Esa misma noche, Drizzt y Cattibrie se sentaron en lo alto de la Escalada de Bruenor, junto con el barbirrojo enano y Regis, para disfrutar del espectáculo del cielo estrellado. El enano y el halfling notaban la inquietud de sus compañeros, notaban que Drizzt y Catti-brie guardaban un secreto.

Muchas veces, el drow y la mujer intercambiaban miradas preocupadas.

—Bueno, ¿qué os pasa? —dijo por último Bruenor, incapaz de aguantar más tiempo las furtivas miradas.

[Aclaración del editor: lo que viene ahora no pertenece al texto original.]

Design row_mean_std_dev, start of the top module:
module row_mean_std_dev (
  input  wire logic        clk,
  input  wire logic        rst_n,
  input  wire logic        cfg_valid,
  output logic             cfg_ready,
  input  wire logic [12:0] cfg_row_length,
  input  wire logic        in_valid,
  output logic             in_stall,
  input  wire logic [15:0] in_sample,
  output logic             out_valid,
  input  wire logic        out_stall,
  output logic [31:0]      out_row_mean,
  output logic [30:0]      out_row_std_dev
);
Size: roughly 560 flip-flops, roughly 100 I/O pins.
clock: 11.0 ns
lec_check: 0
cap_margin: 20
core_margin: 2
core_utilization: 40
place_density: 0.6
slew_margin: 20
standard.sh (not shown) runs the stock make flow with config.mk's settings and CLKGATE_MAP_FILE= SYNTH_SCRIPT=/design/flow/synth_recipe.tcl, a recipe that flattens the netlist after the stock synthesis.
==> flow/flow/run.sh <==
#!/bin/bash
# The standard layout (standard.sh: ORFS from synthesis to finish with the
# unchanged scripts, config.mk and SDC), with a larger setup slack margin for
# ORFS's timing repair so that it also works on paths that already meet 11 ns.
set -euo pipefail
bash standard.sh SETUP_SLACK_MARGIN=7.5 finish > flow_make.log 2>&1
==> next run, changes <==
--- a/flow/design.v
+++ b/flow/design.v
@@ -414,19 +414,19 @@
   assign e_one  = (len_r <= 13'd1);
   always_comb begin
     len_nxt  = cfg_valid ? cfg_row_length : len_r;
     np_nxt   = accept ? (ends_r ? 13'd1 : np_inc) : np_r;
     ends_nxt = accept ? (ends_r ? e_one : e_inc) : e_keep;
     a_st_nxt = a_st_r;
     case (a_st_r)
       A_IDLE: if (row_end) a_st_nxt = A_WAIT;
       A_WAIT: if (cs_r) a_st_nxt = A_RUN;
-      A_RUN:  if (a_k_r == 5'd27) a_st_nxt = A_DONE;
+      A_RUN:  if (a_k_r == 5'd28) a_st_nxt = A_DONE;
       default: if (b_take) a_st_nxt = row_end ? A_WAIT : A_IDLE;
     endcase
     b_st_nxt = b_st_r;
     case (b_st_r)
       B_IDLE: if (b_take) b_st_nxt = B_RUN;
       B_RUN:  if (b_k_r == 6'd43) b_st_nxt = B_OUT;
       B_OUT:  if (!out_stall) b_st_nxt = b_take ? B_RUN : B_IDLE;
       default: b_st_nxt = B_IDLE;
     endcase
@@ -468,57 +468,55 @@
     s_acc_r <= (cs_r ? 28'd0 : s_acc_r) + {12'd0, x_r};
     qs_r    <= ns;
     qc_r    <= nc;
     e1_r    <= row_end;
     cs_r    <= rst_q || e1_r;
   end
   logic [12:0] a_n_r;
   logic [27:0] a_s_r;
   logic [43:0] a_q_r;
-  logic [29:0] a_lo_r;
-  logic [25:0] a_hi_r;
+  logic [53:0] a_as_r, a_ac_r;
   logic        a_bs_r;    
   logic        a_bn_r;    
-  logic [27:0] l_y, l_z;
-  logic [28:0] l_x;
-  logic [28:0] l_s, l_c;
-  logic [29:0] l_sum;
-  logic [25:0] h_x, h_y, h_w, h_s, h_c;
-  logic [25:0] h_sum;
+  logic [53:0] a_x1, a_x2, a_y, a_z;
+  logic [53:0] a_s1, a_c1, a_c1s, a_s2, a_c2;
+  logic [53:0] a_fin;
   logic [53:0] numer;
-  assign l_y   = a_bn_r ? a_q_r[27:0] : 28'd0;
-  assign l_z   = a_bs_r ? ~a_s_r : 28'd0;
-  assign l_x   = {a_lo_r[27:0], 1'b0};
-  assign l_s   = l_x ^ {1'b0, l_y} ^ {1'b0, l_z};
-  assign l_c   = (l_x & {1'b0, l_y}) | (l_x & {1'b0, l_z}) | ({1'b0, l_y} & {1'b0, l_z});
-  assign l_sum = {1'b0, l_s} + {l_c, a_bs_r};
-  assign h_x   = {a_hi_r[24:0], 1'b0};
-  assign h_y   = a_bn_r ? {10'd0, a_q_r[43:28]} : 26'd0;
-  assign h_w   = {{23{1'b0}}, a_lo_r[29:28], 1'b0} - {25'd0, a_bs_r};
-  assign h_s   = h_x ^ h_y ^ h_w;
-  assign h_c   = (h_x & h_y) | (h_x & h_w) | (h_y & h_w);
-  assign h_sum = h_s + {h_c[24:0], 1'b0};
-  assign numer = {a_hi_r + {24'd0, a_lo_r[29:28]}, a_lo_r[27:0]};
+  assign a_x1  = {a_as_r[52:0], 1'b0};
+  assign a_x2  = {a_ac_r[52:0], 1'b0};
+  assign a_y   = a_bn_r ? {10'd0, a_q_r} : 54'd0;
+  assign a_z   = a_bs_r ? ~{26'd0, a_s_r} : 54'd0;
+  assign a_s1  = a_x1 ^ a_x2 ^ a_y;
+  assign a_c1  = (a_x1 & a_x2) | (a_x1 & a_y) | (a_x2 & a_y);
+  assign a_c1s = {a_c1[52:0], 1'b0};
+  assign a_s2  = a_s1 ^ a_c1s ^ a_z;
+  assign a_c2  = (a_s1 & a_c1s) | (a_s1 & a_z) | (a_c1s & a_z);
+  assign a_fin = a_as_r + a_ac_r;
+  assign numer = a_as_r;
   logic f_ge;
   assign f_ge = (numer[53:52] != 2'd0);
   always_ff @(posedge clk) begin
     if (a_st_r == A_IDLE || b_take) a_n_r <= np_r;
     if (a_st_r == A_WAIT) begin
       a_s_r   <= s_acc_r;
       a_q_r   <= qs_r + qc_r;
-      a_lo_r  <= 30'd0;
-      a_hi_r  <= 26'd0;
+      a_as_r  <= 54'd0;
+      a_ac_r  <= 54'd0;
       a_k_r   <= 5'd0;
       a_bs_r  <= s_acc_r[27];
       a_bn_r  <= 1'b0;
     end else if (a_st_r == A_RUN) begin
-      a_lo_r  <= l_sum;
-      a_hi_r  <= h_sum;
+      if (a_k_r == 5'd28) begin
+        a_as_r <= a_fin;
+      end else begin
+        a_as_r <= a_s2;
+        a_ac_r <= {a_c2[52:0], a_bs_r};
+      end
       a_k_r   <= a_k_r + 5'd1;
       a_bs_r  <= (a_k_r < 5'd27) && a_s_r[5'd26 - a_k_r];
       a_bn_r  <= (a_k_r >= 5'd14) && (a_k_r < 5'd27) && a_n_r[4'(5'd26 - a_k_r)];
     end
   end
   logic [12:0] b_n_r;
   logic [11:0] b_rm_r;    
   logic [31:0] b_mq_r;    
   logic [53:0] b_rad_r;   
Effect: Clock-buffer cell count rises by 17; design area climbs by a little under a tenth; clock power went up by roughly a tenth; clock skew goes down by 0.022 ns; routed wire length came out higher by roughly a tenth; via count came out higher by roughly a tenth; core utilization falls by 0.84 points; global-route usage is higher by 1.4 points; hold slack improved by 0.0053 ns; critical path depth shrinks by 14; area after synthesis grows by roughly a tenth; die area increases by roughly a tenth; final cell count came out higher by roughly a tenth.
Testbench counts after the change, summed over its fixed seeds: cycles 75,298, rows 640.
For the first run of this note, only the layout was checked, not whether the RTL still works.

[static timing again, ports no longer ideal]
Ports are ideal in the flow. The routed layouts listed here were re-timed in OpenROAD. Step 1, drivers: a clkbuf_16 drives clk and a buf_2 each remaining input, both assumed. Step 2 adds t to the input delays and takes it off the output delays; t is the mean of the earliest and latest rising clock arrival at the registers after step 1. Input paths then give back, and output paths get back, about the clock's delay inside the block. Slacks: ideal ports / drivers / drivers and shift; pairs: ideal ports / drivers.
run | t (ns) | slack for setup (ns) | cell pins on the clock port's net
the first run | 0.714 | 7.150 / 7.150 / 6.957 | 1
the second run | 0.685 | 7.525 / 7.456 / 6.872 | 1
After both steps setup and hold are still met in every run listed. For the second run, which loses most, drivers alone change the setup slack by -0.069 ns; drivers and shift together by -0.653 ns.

Cattibrie soltó una risita, aliviada su tensión por la aguda perspicacia de su padre. Drizzt y ella habían llevado a Bruenor y a Regis allí arriba esa noche para algo más que para admirar la belleza de la luna y las estrellas. Tras largas discusiones, el drow había aceptado por fin el razonamiento de Catti-brie de que no era justo mantener a sus compañeros ignorantes de las verdaderas razones por las que habían vuelto al valle del Viento Helado.

Así pues, el drow les relató lo ocurrido durante las últimas semanas a bordo del Duende del mar, el ataque a Deudermont en Aguas Profundas, la travesía a Caerwich, el traslado mágico a Carradoon ocasionado por el conjuro de Harpell, y el vuelo sobre el viento con Cadderly que los había llevado a Luskan. No dejó nada por contar, ni siquiera los fragmentos del poema de la vieja vidente que recordaba y la conclusión de que su padre estaba en poder de Errtu, el gran tanar’ri.

Cattibrie intervino a menudo en el relato, sobre todo para asegurar a su padre que en gran parte el motivo de que decidieran que era hora de regresar al valle se debía a que éste era su hogar, porque Bruenor estaba allí, y Regis estaba allí.

El silencio cayó sobre los compañeros cuando Drizzt terminó de hablar. Los ojos de los dos amigos convergieron en Bruenor, aguardando su respuesta como si estuviera a punto de juzgarlos.

—¡Condenado elfo! —bramó por fin el enano—. ¡Siempre estás metiéndote en líos y metiéndonos a los demás! ¡Sabes mejor que nadie cómo ponerle pimienta a la vida!

Tras una corta y forzada risa, Drizzt, Cattibrie y el enano se volvieron hacia Regis para oír lo que tenía que decir al respecto.

—Está decidido: tengo que buscarme otro círculo de amistades —manifestó el halfling, pero al igual que el estallido de Bruenor, el desalentado comentario de Regis sólo era una farsa.

El rugido de Guenhwyvar resonó en la noche.

Los cinco compañeros se habían reunido de nuevo, y estaban más que dispuestos a enfrentarse a cualquier enemigo, prestos para luchar.

No conocían la profundidad del horror que era Errtu; no sabían que el demonio ya tenía en sus perversas garras a Crenshinibon.